### src/rtl/pulse_gap_meter.sv
// pulse_gap_meter: measures the gap in clk cycles between a rising edge on
// in_start and the next rising edge on in_stop. The result is held with a
// valid/ready handshake. A measurement that reaches TIMEOUT cycles ends early
// and is flagged with out_timeout.
module pulse_gap_meter #(
  parameter int unsigned WIDTH   = 8,
  parameter int unsigned TIMEOUT = 254
) (
  input  logic             clk,
  input  logic             reset,
  input  logic             in_start,
  input  logic             in_stop,
  input  logic             out_ready,
  output logic             out_valid,
  output logic [WIDTH-1:0] out_count,
  output logic             out_timeout,
  output logic             busy
);

  typedef enum logic [1:0] {
    IDLE  = 2'd0,
    COUNT = 2'd1,
    HOLD  = 2'd2
  } state_t;

  localparam logic [WIDTH-1:0] LIMIT = WIDTH'(TIMEOUT);
  localparam logic [WIDTH-1:0] ONE   = WIDTH'(1);

  state_t           state, state_nx;
  logic             start_prev, stop_prev;
  logic             start_edge, stop_edge;
  logic [WIDTH-1:0] counter, counter_nx, count_inc;
  logic [WIDTH-1:0] count_nx;
  logic             timeout_nx, valid_nx;

  // An edge exists only in the cycle where the level first reads high.
  // Edges that arrive in a state which does not use them are simply lost.
  assign start_edge = in_start & ~start_prev;
  assign stop_edge  = in_stop  & ~stop_prev;

  // counter stays below TIMEOUT, so the increment never wraps in WIDTH bits.
  assign count_inc  = counter + ONE;
  assign busy       = (state != IDLE);

  // Next-state and next-result logic. Everything holds its value by default.
  always_comb begin
    state_nx   = state;
    counter_nx = counter;
    count_nx   = out_count;
    timeout_nx = out_timeout;
    valid_nx   = out_valid;
    unique case (state)
      IDLE: begin
        valid_nx = 1'b0;
        if (start_edge) begin
          state_nx   = COUNT;
          counter_nx = '0;
        end
      end
      COUNT: begin
        // A stop edge takes priority over a simultaneous timeout.
        if (stop_edge) begin
          count_nx   = count_inc;
          timeout_nx = 1'b0;
          valid_nx   = 1'b1;
          state_nx   = HOLD;
        end else if (count_inc == LIMIT) begin
          count_nx   = LIMIT;
          timeout_nx = 1'b1;
          valid_nx   = 1'b1;
          state_nx   = HOLD;
        end else begin
          counter_nx = count_inc;
        end
      end
      HOLD: begin
        valid_nx = 1'b1;
        if (out_ready) begin
          valid_nx = 1'b0;
          state_nx = IDLE;
        end
      end
      default: begin
        valid_nx = 1'b0;
        state_nx = IDLE;
      end
    endcase
  end

  // State, counter, result and edge-history registers. Reset wins over all.
  always_ff @(posedge clk) begin
    if (reset) begin
      state       <= IDLE;
      counter     <= '0;
      out_count   <= '0;
      out_timeout <= 1'b0;
      out_valid   <= 1'b0;
      start_prev  <= 1'b0;
      stop_prev   <= 1'b0;
    end else begin
      state       <= state_nx;
      counter     <= counter_nx;
      out_count   <= count_nx;
      out_timeout <= timeout_nx;
      out_valid   <= valid_nx;
      start_prev  <= in_start;
      stop_prev   <= in_stop;
    end
  end

endmodule
--- src/rtl/mem_port_arbiter_pkg.sv ---
// Shared types and constants for the CPU / loader memory port arbiter.
// The FSM encoding and default burst limit live here so the counter and top agree.
package mem_arb_pkg;

    typedef enum logic [1:0] {
        ARB_CPU     = 2'd0,
        ARB_LD      = 2'd1,
        ARB_HOLDOFF = 2'd2
    } arb_state_t;

    localparam int unsigned MAX_BURST_DEFAULT = 4;
    localparam int unsigned CNT_W             = 4;

endpackage

--- src/rtl/mem_port_arbiter_if.sv ---
// Bus bundle between the core, the loader, the external memory and the arbiter.
// slave = arbiter view, master = surrounding system view.
interface mem_port_arbiter_if #(
    parameter int unsigned AW = 8,
    parameter int unsigned DW = 8
);
    logic [AW-1:0] cpu_adr;
    logic          cpu_we;
    logic [DW-1:0] cpu_wdata;
    logic          cpu_boundary;
    logic [DW-1:0] cpu_rdata;
    logic          cpu_stall;

    logic          ld_req;
    logic          ld_we;
    logic [AW-1:0] ld_adr;
    logic [DW-1:0] ld_wdata;
    logic          ld_gnt;
    logic [DW-1:0] ld_rdata;

    logic [AW-1:0] mem_adr;
    logic          mem_we;
    logic [DW-1:0] mem_wdata;
    logic [DW-1:0] mem_rdata;

    logic          owner;

    modport slave (
        input  cpu_adr, cpu_we, cpu_wdata, cpu_boundary,
        input  ld_req, ld_we, ld_adr, ld_wdata,
        input  mem_rdata,
        output cpu_rdata, cpu_stall, ld_gnt, ld_rdata,
        output mem_adr, mem_we, mem_wdata, owner
    );

    modport master (
        output cpu_adr, cpu_we, cpu_wdata, cpu_boundary,
        output ld_req, ld_we, ld_adr, ld_wdata,
        output mem_rdata,
        input  cpu_rdata, cpu_stall, ld_gnt, ld_rdata,
        input  mem_adr, mem_we, mem_wdata, owner
    );

endinterface
**config.mk**
```make
export PLATFORM = sky130hd
export DESIGN_NAME = ff_bank
export DESIGN_NICKNAME = d
export VERILOG_FILES = /design/src/rtl/ff_bank.sv
export SDC_FILE = /design/constraint.sdc
export NUM_CORES = 1
export LEC_CHECK = 0
export CORE_UTILIZATION = 50
export DETAILED_ROUTE_END_ITERATION = 8
export PLACE_DENSITY_LB_ADDON = 0.3
export SLEW_MARGIN = 20
export SYNTH_ARGS = -nofsm -noshare
export SYNTH_HDL_FRONTEND = slang
export SYNTH_SLANG_ARGS = --single-unit
```
**constraint.sdc**
```tcl
create_clock -name clk -period 3.4 [get_ports clk]
set_input_delay 0.68 -clock clk [delete_from_list [all_inputs] [get_ports clk]]
set_output_delay 0.68 -clock clk [all_outputs]
set_load 0.02 [all_outputs]
```
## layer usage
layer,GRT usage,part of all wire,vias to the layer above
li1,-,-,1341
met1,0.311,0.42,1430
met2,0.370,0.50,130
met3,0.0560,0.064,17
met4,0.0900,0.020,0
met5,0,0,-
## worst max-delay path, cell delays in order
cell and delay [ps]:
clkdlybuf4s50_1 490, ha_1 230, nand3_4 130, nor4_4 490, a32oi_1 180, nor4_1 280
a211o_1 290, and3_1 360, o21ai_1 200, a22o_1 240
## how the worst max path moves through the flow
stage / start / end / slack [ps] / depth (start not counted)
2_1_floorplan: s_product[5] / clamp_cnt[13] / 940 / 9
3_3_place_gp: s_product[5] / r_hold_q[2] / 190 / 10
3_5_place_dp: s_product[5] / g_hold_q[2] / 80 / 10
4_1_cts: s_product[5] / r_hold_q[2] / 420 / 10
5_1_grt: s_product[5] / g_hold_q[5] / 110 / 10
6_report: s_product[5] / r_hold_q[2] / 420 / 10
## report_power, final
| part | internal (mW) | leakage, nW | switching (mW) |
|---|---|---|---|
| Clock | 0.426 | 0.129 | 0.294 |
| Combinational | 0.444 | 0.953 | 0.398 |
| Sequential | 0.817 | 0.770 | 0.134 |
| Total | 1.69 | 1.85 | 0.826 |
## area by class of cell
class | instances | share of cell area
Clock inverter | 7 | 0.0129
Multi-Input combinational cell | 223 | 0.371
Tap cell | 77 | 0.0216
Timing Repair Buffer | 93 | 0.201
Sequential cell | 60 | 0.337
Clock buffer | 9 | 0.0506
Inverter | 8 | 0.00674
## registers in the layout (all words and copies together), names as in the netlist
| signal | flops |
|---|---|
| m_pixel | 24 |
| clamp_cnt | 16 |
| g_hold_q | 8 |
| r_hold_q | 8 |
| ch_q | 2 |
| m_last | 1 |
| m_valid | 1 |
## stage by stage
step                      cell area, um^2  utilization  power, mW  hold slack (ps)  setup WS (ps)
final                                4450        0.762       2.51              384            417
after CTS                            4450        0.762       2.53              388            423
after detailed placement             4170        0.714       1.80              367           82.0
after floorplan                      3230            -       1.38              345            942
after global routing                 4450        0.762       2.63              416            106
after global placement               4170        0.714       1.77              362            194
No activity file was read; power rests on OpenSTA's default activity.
## src/rtl/mem_access_unit_pkg.sv

```systemverilog
// Shared types and constants for the memory-access stage and its alignment helper.
// Used by both the build with MEMU_MISALIGN_CHECK_EN defined and the default build.
package mem_access_unit_pkg;

   typedef enum logic [1:0] {
      IDLE = 2'd0,
      REQ  = 2'd1,
      DONE = 2'd2
   } memu_state_t;

   localparam logic [1:0] MSIZE_B = 2'd0;
   localparam logic [1:0] MSIZE_H = 2'd1;
   localparam logic [1:0] MSIZE_W = 2'd2;
   localparam logic [1:0] MSIZE_D = 2'd3;

   // dreq_info[2] selects zero-extension for loads
   localparam int INFO_UNSIGNED_BIT = 2;

   localparam logic [7:0] STRB_B = 8'h01;
   localparam logic [7:0] STRB_H = 8'h03;
   localparam logic [7:0] STRB_W = 8'h0F;
   localparam logic [7:0] STRB_D = 8'hFF;

   function automatic logic [7:0] strobe_base(input logic [1:0] size);
      logic [7:0] s;
      case (size)
         MSIZE_B: s = STRB_B;
         MSIZE_H: s = STRB_H;
         MSIZE_W: s = STRB_W;
         default: s = STRB_D;
      endcase
      return s;
   endfunction

   function automatic logic is_misaligned(input logic [1:0] size, input logic [2:0] lo);
      logic m;
      case (size)
         MSIZE_H: m = lo[0];
         MSIZE_W: m = |lo[1:0];
         MSIZE_D: m = |lo;
         default: m = 1'b0;
      endcase
      return m;
   endfunction

endpackage

```

## src/rtl/mem_align.sv

```systemverilog
// Combinational byte-lane alignment: store strobe/data shift and load shift plus sign/zero extend.
// Used by both the build with MEMU_MISALIGN_CHECK_EN defined and the default build.
module mem_align
   import mem_access_unit_pkg::*;
#(
   parameter int XLEN = 64
) (
   input  logic [2:0]      addr_lo,
   input  logic [2:0]      info,
   input  logic [XLEN-1:0] wdata,
   input  logic [XLEN-1:0] rdata,
   output logic [7:0]      strobe,
   output logic [XLEN-1:0] wdata_sh,
   output logic [XLEN-1:0] load_ext
);

   logic [5:0]      shamt;
   logic [XLEN-1:0] raw;
   logic            uns;

   assign shamt    = {addr_lo, 3'b000};
   assign strobe   = strobe_base(info[1:0]) << addr_lo;
   assign wdata_sh = wdata << shamt;
   assign raw      = rdata >> shamt;
   assign uns      = info[INFO_UNSIGNED_BIT];

   always_comb begin
      load_ext = raw;
      case (info[1:0])
         MSIZE_B: load_ext = uns ? {{(XLEN-8){1'b0}}, raw[7:0]}
                                 : {{(XLEN-8){raw[7]}}, raw[7:0]};
         MSIZE_H: load_ext = uns ? {{(XLEN-16){1'b0}}, raw[15:0]}
                                 : {{(XLEN-16){raw[15]}}, raw[15:0]};
         MSIZE_W: load_ext = uns ? {{(XLEN-32){1'b0}}, raw[31:0]}
                                 : {{(XLEN-32){raw[31]}}, raw[31:0]};
         default: load_ext = raw;
      endcase
   end

endmodule

```

## src/rtl/mem_access_unit.sv

```systemverilog
// Memory-access stage: one bus transaction per start pulse, returns memu_finish one cycle after data_ok.
// Optional MEMU_MISALIGN_CHECK_EN adds the misalign output and skips the bus for unaligned starts.
module mem_access_unit
   import mem_access_unit_pkg::*;
#(
   parameter int XLEN   = 64,
   parameter int ADDR_W = 64
) (
   input  logic              clk,
   input  logic              rst,
   input  logic              memu_valid,
   input  logic              DMre,
   input  logic              DMwe,
   input  logic [2:0]        dreq_info,
   input  logic [ADDR_W-1:0] addr,
   input  logic [XLEN-1:0]   wdata,
   output logic              memu_finish,
`ifdef MEMU_MISALIGN_CHECK_EN
   output logic              misalign,
`endif
   output logic [XLEN-1:0]   load_data,
   output logic              dreq_valid,
   output logic [ADDR_W-1:0] dreq_addr,
   output logic [2:0]        dreq_size,
   output logic [7:0]        dreq_strobe,
   output logic [XLEN-1:0]   dreq_data,
   input  logic              dresp_data_ok,
   input  logic [XLEN-1:0]   dresp_data
);

   memu_state_t       state_reg, state_next;
   logic [ADDR_W-1:0] addr_reg;
   logic [2:0]        info_reg;
   logic              we_reg;
   logic [7:0]        strobe_reg;
   logic [XLEN-1:0]   data_reg;
   logic [XLEN-1:0]   load_data_reg;

   logic              is_mem;
   logic              mis_start;
   logic              latch_req;
   logic              capture_load;
   logic [2:0]        al_addr_lo;
   logic [2:0]        al_info;
   logic [7:0]        al_strobe;
   logic [XLEN-1:0]   al_wdata_sh;
   logic [XLEN-1:0]   al_load_ext;

   assign is_mem = DMre | DMwe;

`ifdef MEMU_MISALIGN_CHECK_EN
   logic misalign_reg;
   assign mis_start = is_misaligned(dreq_info[1:0], addr[2:0]);
`else
   assign mis_start = 1'b0;
`endif

   // In IDLE the aligner sees the incoming start; afterwards it sees the latched request
   assign al_addr_lo = (state_reg == IDLE) ? addr[2:0] : addr_reg[2:0];
   assign al_info    = (state_reg == IDLE) ? dreq_info : info_reg;

   mem_align #(.XLEN(XLEN)) u_align (
      .addr_lo  (al_addr_lo),
      .info     (al_info),
      .wdata    (wdata),
      .rdata    (dresp_data),
      .strobe   (al_strobe),
      .wdata_sh (al_wdata_sh),
      .load_ext (al_load_ext)
   );

   always_comb begin
      state_next   = state_reg;
      latch_req    = 1'b0;
      capture_load = 1'b0;
      case (state_reg)
         IDLE: begin
            if (memu_valid) begin
               if (is_mem && !mis_start) begin
                  latch_req  = 1'b1;
                  state_next = REQ;
               end else begin
                  state_next = DONE;
               end
            end
         end
         REQ: begin
            if (dresp_data_ok) begin
               capture_load = !we_reg;
               state_next   = DONE;
            end
         end
         DONE:    state_next = IDLE;
         default: state_next = IDLE;
      endcase
   end

   always_ff @(posedge clk or posedge rst) begin
      if (rst) begin
         state_reg     <= IDLE;
         addr_reg      <= '0;
         info_reg      <= '0;
         we_reg        <= 1'b0;
         strobe_reg    <= '0;
         data_reg      <= '0;
         load_data_reg <= '0;
      end else begin
         state_reg <= state_next;
         if (latch_req) begin
            addr_reg   <= addr;
            info_reg   <= dreq_info;
            we_reg     <= DMwe;
            strobe_reg <= DMwe ? al_strobe : 8'h00;
            data_reg   <= DMwe ? al_wdata_sh : '0;
         end
         if (capture_load) begin
            load_data_reg <= al_load_ext;
         end
      end
   end

`ifdef MEMU_MISALIGN_CHECK_EN
   always_ff @(posedge clk or posedge rst) begin
      if (rst) begin
         misalign_reg <= 1'b0;
      end else if (state_reg == IDLE && memu_valid) begin
         misalign_reg <= is_mem && mis_start;
      end
   end
   assign misalign = misalign_reg && (state_reg == DONE);
`endif

   assign dreq_valid  = (state_reg == REQ);
   assign memu_finish = (state_reg == DONE);
   assign dreq_addr   = addr_reg;
   assign dreq_size   = {1'b0, info_reg[1:0]};
   assign dreq_strobe = strobe_reg;
   assign dreq_data   = data_reg;
   assign load_data   = load_data_reg;

endmodule
```

## config.mk

```make
export PLATFORM = sky130hd
export DESIGN_NAME = mem_access_unit
export DESIGN_NICKNAME = d
export VERILOG_FILES = /design/src/rtl/mem_access_unit_pkg.sv /design/src/rtl/mem_align.sv /design/src/rtl/mem_access_unit.sv
export SDC_FILE = /design/constraint.sdc
export NUM_CORES = 1
export LEC_CHECK = 0
export BUFFER_PORTS_ARGS = -buffer_cell sky130_fd_sc_hd__buf_2
export CAP_MARGIN = 20
export CORE_ASPECT_RATIO = 2
export CORE_UTILIZATION = 35
export CTS_CLUSTER_DIAMETER = 200
export DETAILED_ROUTE_END_ITERATION = 16
export PLACE_DENSITY = 0.72
export SYNTH_ARGS = -nofsm -noshare
export SYNTH_HDL_FRONTEND = slang
export SYNTH_SLANG_ARGS = --single-unit
```

## constraint.sdc

```tcl
create_clock -name clk -period 21 [get_ports clk]
set_input_delay 3.15 -clock clk [delete_from_list [all_inputs] [get_ports clk]]
set_output_delay 3.15 -clock clk [all_outputs]
set_load 0.1 [all_outputs]
```

==> Yosys cells after proc, flatten, opt, wreduce, memory -nomap -nowiden <==
Index checks and enable logic that the tools add are counted.
W data, S select, Z words.
{ "totals": {"input_bits": 201, "output_inout_bits": 205, "register_bits": 206} }
{ "classes": {"bitwise": 1, "n_eq_ne": 6, "muxes": 18, "shifts": 3, "reduce_logical": 4} }
{ "op_table": {"columns": ["operator", "count"], "rows": [
  ["$mux W64", 4],
  ["$pmux W64 S3", 1],
  ["$shl A64 B6 Y64", 1],
  ["$shr A64 B6 Y64", 1],
  ["$pmux W8 S3", 1],
  ["$mux W8", 1],
  ["$shl A8 B3 Y8", 1],
  ["$mux W2", 3],
  ["$mux W3", 2],
  ["$mux W1", 5],
  ["$eq A2 B1 Y1 const B", 2],
  ["$eq A2 B2 Y1 const B", 2],
  ["$logic_not A2 Y1", 2],
  ["$pmux W2 S2", 1],
  ["$ne A2 B1 Y1 const B", 1],
  ["$ne A2 B2 Y1 const B", 1],
  ["$reduce_and A2 Y1", 1],
  ["$logic_not A1 Y1", 1],
  ["$or A1 B1 Y1", 1]
]} }

==> Logic depth before layout (Yosys ltp) <==
{ "logic_depth": {"depth_word": 6, "ltp_mapped": 10} }

==> By module <==
A second synthesis with hierarchy kept.
{ "hier_totals": {"cells_unflattened": 1062, "area_unflattened_um2": 12144.1} }
{ "by_module_without_submodules": {"columns": ["module", "instances", "seq_area_each_um2", "cells_each", "area_each_um2"], "rows": [
  ["mem_access_unit", 1, 5154.9, 462, 7753.7],
  ["mem_align", 1, 0.0, 600, 4390.5]
]} }

==> Worst setup path before layout <==
No wires, ideal clock.
{ "synth_timing": {"path_kind": "flip-flop to output port", "start": "reg state_reg[0]", "end": "out memu_finish", "setup_slack_ps": 16076, "n_path_buf": 0, "arrival_time_ps": 1774, "path_stages_with_launch": 2, "required_time_ps": 17850, "cell_sequence": "dfrtp_1 -> nor2b_1"} }
{ "synth_between": {"elab_chain_cells": 1} }
{ "synth_lines": {"columns": ["item", "line_no", "text"], "rows": [
  ["from (decl)", "mem_access_unit.sv:31", "memu_state_t state_reg, state_next;"],
  ["from (signal assigned)", "mem_access_unit.sv:108", "state_reg <= state_next;"],
  ["$eq A2 B2 Y1", "mem_access_unit.sv:134", "assign memu_finish = (state_reg == DONE);"],
  ["to (decl)", "mem_access_unit.sv:17", "output logic memu_finish,"]
]} }
Every way passes these cells.

==> Final worst setup path <==
{ "layout_timing": {"start": "in addr[0]", "end": "reg load_data_reg[40] (netlist: load_data[40])"} }
{ "layout_between": {"elab_chain_cells": 4} }
{ "layout_lines": {"columns": ["item", "line_no", "text"], "rows": [
  ["from (decl)", "mem_access_unit.sv:15", "input logic [ADDR_W-1:0] addr,"],
  ["$mux W3 *", "mem_access_unit.sv:59", "assign al_addr_lo = (state_reg == IDLE) ? addr[2:0] : addr_reg[2:0];"],
  ["$shr A64 B6 Y64 *", "mem_align.sv:24", "assign raw = rdata >> shamt;"],
  ["$mux W64, on equally long branches", "mem_align.sv:34, mem_align.sv:30, mem_align.sv:32", null],
  ["$pmux W64 S3 *", "mem_align.sv:29", "case (info[1:0])"],
  ["to (signal assigned)", "mem_access_unit.sv:117", "load_data_reg <= al_load_ext;"],
  ["to (decl)", "mem_access_unit.sv:37", "logic [XLEN-1:0] load_data_reg;"]
]} }
Mark *: on every way between the ends. The rest lies on a longest branch, timed or not.
A chain may end at the register's enable or synchronous reset.

==> qor.yml <==
cells_and_area:
  final_nets: 1680
  drive_gt1_share_pct: 37.20
  postLayoutCellArea_mm2: 0.01373
  area_growth_pct: 27.55
  seq_area_mm2: 0.005155
  multi_input_area_mm2: 0.005225
  fillers: 2944
critical_path:
  crit_chain: "buf_2 -> mux2_4 -> buf_4 -> mux2i_1 -> a22oi_1 -> and4_1 -> nor4b_4 -> buf_4 -> a21oi_1"
  worstSetupPathType: "primary input to flop"
  reg2reg_to: "load_data[40]$_DFFE_PP0P_"
  cp_num_buf_inv: 3
  critical_path_required_ps: 21380
  critPathSlowestCell: "buf_4"
  r2r-start: "state_reg[0]$_DFFE_PP0P_"
  cpPeakStageDelay_ps: 630
  cp_max_fo: 46
  reg2reg_depth: 9
  cp_top_family: "buffers and inverters"
  cp_common_cell: "buf_4"
  cp-start-kind: "primary input"
  r2r_setup_slack_ps: 17070
  cp-end-kind: "flop"
  arrival_ps: 6010
cts:
  hold_buffers: 0
  cts-root-buf: "clkbuf_16"
  cts_tree: "done"
  clock_sinks: 206
  cts_resized: 0
  post_cts_buffers: 0
  numCtsBuffers: 21
  htree_num_levels: 1
  worst_skew_pair.late_latency_ps: 520
  path_clk_slew_ps: 60
  cts_max_path_buffers: 3
die:
  start_util_pct: 35.67
  ioPinCount: 406
  die_w_um: 126.0
  fp.dieH_um: 250.0
  coreArea_mm2: 0.03018
  dieArea_mm2: 0.03151
  rows: 90
drt:
  first_pass_iters: 8
  vias: 10180
  drc: 0
  vias_per_cell: 5.467
  wl_mm: 41.87
  wl_per_cell_um: 22.49
  ant_nets: 0
  drt_iter0_markers: 615
timing:
  period_share_pct: 26.80
  rsz0062_at_grt: "no"
  relSlewSlack_pct: 25.09
  drv_slew: 0
  hold_viol: 0
  max_slew.worst_pin.slew_ps: 1122
  fmax_mhz: 177.7
  holdWs_ps: 477.5
  finalSetupViolations: 0
  finClkSkew_ps: 11.14
  fin_ws_ps: 15370
  period_needed_ps: 5629
  setup_tns_ps: 0
global_routing:
  grt_overflow: 0
  grt_pass1_vias: 10060
  grt_max_degree: 149
  grt_pass1_wl_mm: 61.74
  antenna_found_initial: 2
  grt_usage_pct: 26.19
yosys:
  syn_area_per_cell_um2: 9.569
  netlist_top_cells_count: "nand2_1, dfrtp_1, mux2i_1"
  synth_seq_area_share_pct: 47.88
  async_flop_share_pct: 100.0
  yosysMostFrequentCell: "nand2_1"
  syn_inst: 1125
  ys_top_cells_by_area: "dfrtp_1, mux2i_1, nand2_1"
  ys_types: 49
  netlist_area_mm2: 0.01077
  synth_area_leader_cell: "dfrtp_1"
  synthesis.nets: 1326
  synth-seq-cells: 206
  yosys.area.top_type_share_pct: 47.88
  yosysWarnings: 0
  synth-edff-count: 0
  synthFlopType: "dfrtp_1"
placed_design:
  place_hpwl_mm: 31.74
  place.gp.congestion: 0.9508
  placed_area_mm2: 0.01299
  place_ws_ps: 14890
  portBuffers: 404
hold_path:
  hold_class: "flop to flop"
  min-delay-start: "dreq_data[39]$_DFFE_PP0P_"
  holdPathStages: 2
  hold_end: "dreq_data[39]$_DFFE_PP0P_"
status:
  status: "completed"
job:
  maxCapViolations: 0
## placed cells by master, fill, tap and decap left out, types with 3 or more instances in the layout
| cell type | Yosys | layout |
|---|---|---|
| a21bo_2 | 8 | 8 |
| a211o_1 | 7 | 7 |
| a31oi_1 | 39 | 39 |
| or2b_1 | 3 | 3 |
| clkbuf_1 | 50 | 4 |
| a21oi_1 | 49 | 49 |
| mux2_2 | 71 | 71 |
| buf_4 | 7 | 15 |
| clkbuf_8 | 0 | 5 |
| nor2_1 | 88 | 87 |
| nand3_1 | 54 | 54 |
| nand2_1 | 218 | 218 |
| dfrtp_1 | 206 | 206 |
| a22o_1 | 41 | 41 |
| mux2i_1 | 93 | 90 |
| clkinv_2 | 0 | 3 |
| o21ai_0 | 69 | 69 |
| o2bb2ai_1 | 7 | 7 |
| mux2i_4 | 0 | 3 |
| or2_2 | 5 | 5 |
| nor2_2 | 3 | 4 |
| a32oi_1 | 9 | 9 |
| nor3_1 | 9 | 9 |
| o22ai_1 | 9 | 9 |
| clkbuf_16 | 0 | 21 |
| buf_2 | 20 | 404 |
| a32o_1 | 4 | 4 |
| nand2b_1 | 8 | 8 |
| o22a_1 | 9 | 9 |
## per-stage QoR
step	cells	utilization [%]
floorplan	1125	-
global placement	1822	43.06
detailed placement	1822	43.06
CTS	1858	45.35
global route	1862	45.50
finish	1862	45.50
## worst max path at each step
stage,slack [ps],cells after the start,to,startpoint
floorplan,12230,1,dreq_addr[0]$_DFFE_PP0P_,rst
global placement,15000,9,load_data[34]$_DFFE_PP0P_,addr[0]
detailed placement,14890,9,load_data[40]$_DFFE_PP0P_,addr[0]
CTS,15420,9,load_data[40]$_DFFE_PP0P_,addr[0]
global route,15170,9,load_data[40]$_DFFE_PP0P_,addr[0]
finish,15370,9,load_data[40]$_DFFE_PP0P_,addr[0]
## per-layer routing
layer	up-vias	global-route usage, %	part of all wire [%]
li1	4693	-	-
met1	4880	26.47	33
met3	119	2.980	5.2
met4	0	20.00	8.3
met2	487	48.38	53
met5	-	0	0
## worst reg2reg max path: stages (launching register included)
cell,delay (ps)
dfrtp_1,440
nor2_4,500
mux2_4,640
buf_4,640
mux2i_1,420
a22oi_1,140
and4_1,290
nor4b_4,220
buf_4,370
a21oi_1,140
## cell type report
type / count / area share, %
antenna: 2 / 0.03645
clock buffer: 30 / 4.438
tap: 368 / 3.353
clock inverter: 6 / 0.6105
inverter: 3 / 0.1367
sequential: 206 / 37.54
timing repair buffer: 421 / 15.83
multi-input combinational: 826 / 38.05
## cells by family after synthesis
kind of cell / share of synthesized area (%)
other: 0.03483
flip-flops: 47.88
multiplexers: 16.35
AO/OA/AOI/OAI: 15.90
AND/OR/NAND/NOR: 15.83
buffers and inverters: 3.998
Power is left out: the tool's default activity adds up to more than one toggle a clock period on the data nets, which glitch-free logic cannot reach.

=== WHAT YOU HAVE TO DO ===
Look through the material above for the word "which" and copy every line that has it.

=== TASK ANSWER ===
  // Edges that arrive in a state which does not use them are simply lost.
Power is left out: the tool's default activity adds up to more than one toggle a clock period on the data nets, which glitch-free logic cannot reach.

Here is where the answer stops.